Aspergers is a unique condition due to the fact that no two people who have Aspergers are the same; there are very few unifying symptoms. What one Aspie experiences will not be felt by another, and vice versa. So it may seem pretentious of me to write a blog post about how Aspergers feels. To avoid coming off sounding like a complete asshole, I’ll make this post about how Aspergers feels to me.

To me, Aspergers feels:

Awkward – this is pretty much the default, base line feeling of Aspergers. It always seems like everyone else understands what’s going on except for me. I’m doing my best to keep up, but I seem to do everything the wrong way. And everyone’s looking at me because of it.

Stressful – I’m often very aware of the fact that I’m not quite with it, that I’m a puzzle piece that doesn’t quite fit into its space. I want to be able to follow along, to get with the beat, to approach some sort of normalcy. But it’s not easy. It takes effort. And when that effort fails, I get stressed that I’ll never be what I want to be.

Carefree – Then again, Aspergers gives me the ability to be blissfully ignorant of the annoyance I’m causing other people in some situations. As long as I’m feeling good and having fun, I can completely block out everyone and not even give a shit about being the weirdest person in the room. It’s these times when Aspergers becomes – dare I say it – fun!

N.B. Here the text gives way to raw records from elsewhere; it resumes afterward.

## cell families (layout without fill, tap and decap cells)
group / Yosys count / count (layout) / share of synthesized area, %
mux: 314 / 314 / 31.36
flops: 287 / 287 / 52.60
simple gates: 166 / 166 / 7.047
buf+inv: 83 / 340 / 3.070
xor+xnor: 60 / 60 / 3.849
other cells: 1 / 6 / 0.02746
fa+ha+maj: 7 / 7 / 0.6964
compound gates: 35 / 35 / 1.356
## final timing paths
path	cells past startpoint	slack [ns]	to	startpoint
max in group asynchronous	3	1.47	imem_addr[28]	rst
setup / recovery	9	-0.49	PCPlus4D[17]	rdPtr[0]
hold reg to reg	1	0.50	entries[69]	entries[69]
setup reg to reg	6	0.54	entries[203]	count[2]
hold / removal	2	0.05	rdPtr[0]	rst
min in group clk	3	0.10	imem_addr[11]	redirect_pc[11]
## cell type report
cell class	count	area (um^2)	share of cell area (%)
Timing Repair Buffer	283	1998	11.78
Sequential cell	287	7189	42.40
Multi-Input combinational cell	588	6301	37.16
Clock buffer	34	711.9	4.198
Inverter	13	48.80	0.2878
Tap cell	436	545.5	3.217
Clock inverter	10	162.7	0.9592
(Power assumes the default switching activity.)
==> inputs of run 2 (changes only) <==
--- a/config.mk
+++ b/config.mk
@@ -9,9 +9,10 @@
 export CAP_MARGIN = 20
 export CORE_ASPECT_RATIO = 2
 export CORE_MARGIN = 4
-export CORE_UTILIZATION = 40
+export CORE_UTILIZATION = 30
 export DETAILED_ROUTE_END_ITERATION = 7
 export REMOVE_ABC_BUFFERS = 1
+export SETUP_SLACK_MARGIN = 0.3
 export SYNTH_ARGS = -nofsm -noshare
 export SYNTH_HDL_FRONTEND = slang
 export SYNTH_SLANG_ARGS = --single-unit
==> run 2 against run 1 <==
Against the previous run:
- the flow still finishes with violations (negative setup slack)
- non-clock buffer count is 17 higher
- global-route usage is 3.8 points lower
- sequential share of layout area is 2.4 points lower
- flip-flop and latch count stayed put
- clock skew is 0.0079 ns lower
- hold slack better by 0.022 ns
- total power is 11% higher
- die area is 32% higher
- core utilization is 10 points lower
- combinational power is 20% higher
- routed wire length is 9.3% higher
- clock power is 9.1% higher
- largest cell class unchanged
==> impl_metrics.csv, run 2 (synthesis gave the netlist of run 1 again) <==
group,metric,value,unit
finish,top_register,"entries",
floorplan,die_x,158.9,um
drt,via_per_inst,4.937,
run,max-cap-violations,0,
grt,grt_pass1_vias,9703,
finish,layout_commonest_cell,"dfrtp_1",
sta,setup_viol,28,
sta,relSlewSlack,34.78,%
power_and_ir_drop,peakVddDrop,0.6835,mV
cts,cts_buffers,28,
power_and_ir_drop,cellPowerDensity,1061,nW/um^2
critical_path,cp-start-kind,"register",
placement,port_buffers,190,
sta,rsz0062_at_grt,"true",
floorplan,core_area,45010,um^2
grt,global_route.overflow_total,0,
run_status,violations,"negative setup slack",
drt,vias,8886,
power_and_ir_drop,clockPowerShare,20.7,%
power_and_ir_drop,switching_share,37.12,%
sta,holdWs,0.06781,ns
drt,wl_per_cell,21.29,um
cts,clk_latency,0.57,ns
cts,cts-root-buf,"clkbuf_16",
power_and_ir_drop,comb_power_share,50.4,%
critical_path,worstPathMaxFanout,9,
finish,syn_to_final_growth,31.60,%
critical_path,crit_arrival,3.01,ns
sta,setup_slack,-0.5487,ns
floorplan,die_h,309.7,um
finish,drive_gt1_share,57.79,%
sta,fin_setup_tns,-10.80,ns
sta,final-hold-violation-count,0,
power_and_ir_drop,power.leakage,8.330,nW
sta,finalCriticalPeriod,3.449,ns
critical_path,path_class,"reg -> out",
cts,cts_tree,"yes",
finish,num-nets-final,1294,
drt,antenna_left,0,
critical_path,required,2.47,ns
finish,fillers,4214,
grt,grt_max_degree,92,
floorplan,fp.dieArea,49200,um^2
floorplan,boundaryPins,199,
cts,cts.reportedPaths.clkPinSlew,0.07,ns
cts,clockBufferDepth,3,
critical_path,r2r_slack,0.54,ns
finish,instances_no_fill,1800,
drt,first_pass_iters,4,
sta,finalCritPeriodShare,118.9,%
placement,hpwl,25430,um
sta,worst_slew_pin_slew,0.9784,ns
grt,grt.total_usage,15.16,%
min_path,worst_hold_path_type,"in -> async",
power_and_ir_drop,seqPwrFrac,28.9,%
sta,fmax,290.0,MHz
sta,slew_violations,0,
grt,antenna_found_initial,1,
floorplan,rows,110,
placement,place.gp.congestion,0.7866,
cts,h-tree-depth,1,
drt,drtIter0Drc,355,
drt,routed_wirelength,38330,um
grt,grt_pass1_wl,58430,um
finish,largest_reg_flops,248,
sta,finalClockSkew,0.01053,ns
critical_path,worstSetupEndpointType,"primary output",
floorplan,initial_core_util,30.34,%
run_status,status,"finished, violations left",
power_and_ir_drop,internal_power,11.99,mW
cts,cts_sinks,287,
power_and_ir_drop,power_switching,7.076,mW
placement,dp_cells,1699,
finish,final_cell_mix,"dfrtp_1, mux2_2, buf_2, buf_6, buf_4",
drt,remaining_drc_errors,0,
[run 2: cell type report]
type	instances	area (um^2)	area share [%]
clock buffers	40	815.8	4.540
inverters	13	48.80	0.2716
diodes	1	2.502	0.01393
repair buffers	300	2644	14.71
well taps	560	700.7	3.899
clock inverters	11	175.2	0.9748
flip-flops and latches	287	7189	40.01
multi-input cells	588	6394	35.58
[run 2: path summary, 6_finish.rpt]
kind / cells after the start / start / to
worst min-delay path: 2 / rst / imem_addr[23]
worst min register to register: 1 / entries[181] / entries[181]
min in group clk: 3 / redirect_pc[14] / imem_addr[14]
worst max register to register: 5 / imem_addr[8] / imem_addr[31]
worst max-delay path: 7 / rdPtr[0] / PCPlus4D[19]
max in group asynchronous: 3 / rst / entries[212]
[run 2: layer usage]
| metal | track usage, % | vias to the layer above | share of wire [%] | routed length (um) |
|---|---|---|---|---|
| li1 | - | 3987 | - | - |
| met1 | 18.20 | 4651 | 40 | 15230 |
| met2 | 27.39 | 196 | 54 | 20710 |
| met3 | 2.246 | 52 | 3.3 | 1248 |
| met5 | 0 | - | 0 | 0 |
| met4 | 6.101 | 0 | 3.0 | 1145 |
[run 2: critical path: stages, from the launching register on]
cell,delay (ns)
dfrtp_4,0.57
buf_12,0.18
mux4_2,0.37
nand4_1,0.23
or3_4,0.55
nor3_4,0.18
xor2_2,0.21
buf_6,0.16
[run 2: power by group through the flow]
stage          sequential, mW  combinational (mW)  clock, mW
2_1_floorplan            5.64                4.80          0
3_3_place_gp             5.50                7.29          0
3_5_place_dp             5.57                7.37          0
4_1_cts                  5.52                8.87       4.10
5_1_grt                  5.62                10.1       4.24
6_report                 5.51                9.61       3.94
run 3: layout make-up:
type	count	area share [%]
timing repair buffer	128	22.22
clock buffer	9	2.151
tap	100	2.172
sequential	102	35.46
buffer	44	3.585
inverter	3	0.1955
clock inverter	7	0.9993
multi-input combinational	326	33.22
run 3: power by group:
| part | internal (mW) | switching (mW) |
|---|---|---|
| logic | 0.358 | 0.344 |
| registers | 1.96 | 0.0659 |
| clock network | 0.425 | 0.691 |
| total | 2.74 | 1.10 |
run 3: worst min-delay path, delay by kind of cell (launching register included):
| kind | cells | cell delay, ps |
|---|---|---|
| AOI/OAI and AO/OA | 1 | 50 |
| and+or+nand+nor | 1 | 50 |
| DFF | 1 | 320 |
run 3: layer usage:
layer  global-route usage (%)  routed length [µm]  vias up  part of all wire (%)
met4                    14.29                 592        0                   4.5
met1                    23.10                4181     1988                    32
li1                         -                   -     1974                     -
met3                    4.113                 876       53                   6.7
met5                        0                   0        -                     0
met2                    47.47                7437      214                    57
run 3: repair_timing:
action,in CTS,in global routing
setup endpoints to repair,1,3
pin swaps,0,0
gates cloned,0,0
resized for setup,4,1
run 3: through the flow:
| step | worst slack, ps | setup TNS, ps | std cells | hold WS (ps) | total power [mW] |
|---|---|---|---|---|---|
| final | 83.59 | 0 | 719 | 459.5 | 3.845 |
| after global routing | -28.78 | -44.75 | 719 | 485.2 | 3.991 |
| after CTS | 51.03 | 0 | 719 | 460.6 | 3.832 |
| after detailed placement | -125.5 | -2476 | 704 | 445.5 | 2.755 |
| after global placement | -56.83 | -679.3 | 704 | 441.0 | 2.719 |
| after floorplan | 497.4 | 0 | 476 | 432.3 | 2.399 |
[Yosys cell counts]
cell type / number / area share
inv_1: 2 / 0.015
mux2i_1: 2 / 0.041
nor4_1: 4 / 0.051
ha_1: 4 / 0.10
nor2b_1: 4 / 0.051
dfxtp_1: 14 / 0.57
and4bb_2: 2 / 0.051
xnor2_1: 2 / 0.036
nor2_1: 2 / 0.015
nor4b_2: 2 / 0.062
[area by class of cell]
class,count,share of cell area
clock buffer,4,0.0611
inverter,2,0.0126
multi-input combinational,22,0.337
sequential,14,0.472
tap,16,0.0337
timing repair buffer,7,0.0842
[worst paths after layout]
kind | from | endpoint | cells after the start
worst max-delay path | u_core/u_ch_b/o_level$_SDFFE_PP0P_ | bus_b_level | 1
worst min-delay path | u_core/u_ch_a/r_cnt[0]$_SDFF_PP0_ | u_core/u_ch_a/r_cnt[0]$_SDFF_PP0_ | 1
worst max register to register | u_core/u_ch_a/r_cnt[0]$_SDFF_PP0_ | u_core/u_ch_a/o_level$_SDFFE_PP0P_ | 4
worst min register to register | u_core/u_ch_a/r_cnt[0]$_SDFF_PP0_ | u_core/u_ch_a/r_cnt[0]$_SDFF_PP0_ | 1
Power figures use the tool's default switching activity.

Powerful – Aspergers gives me the ability to do things that most neurotypical people are not capable of. I’m able to think through most situations rationally, setting aside any emotions I may have and avoiding the biases that come with them. I’m able to process information faster than most people, which gives me the illusion of looking smarter – when in reality, my brain is simply more efficient at learning. I also have the ability to burden myself with painful situations and push through without falling apart mentally.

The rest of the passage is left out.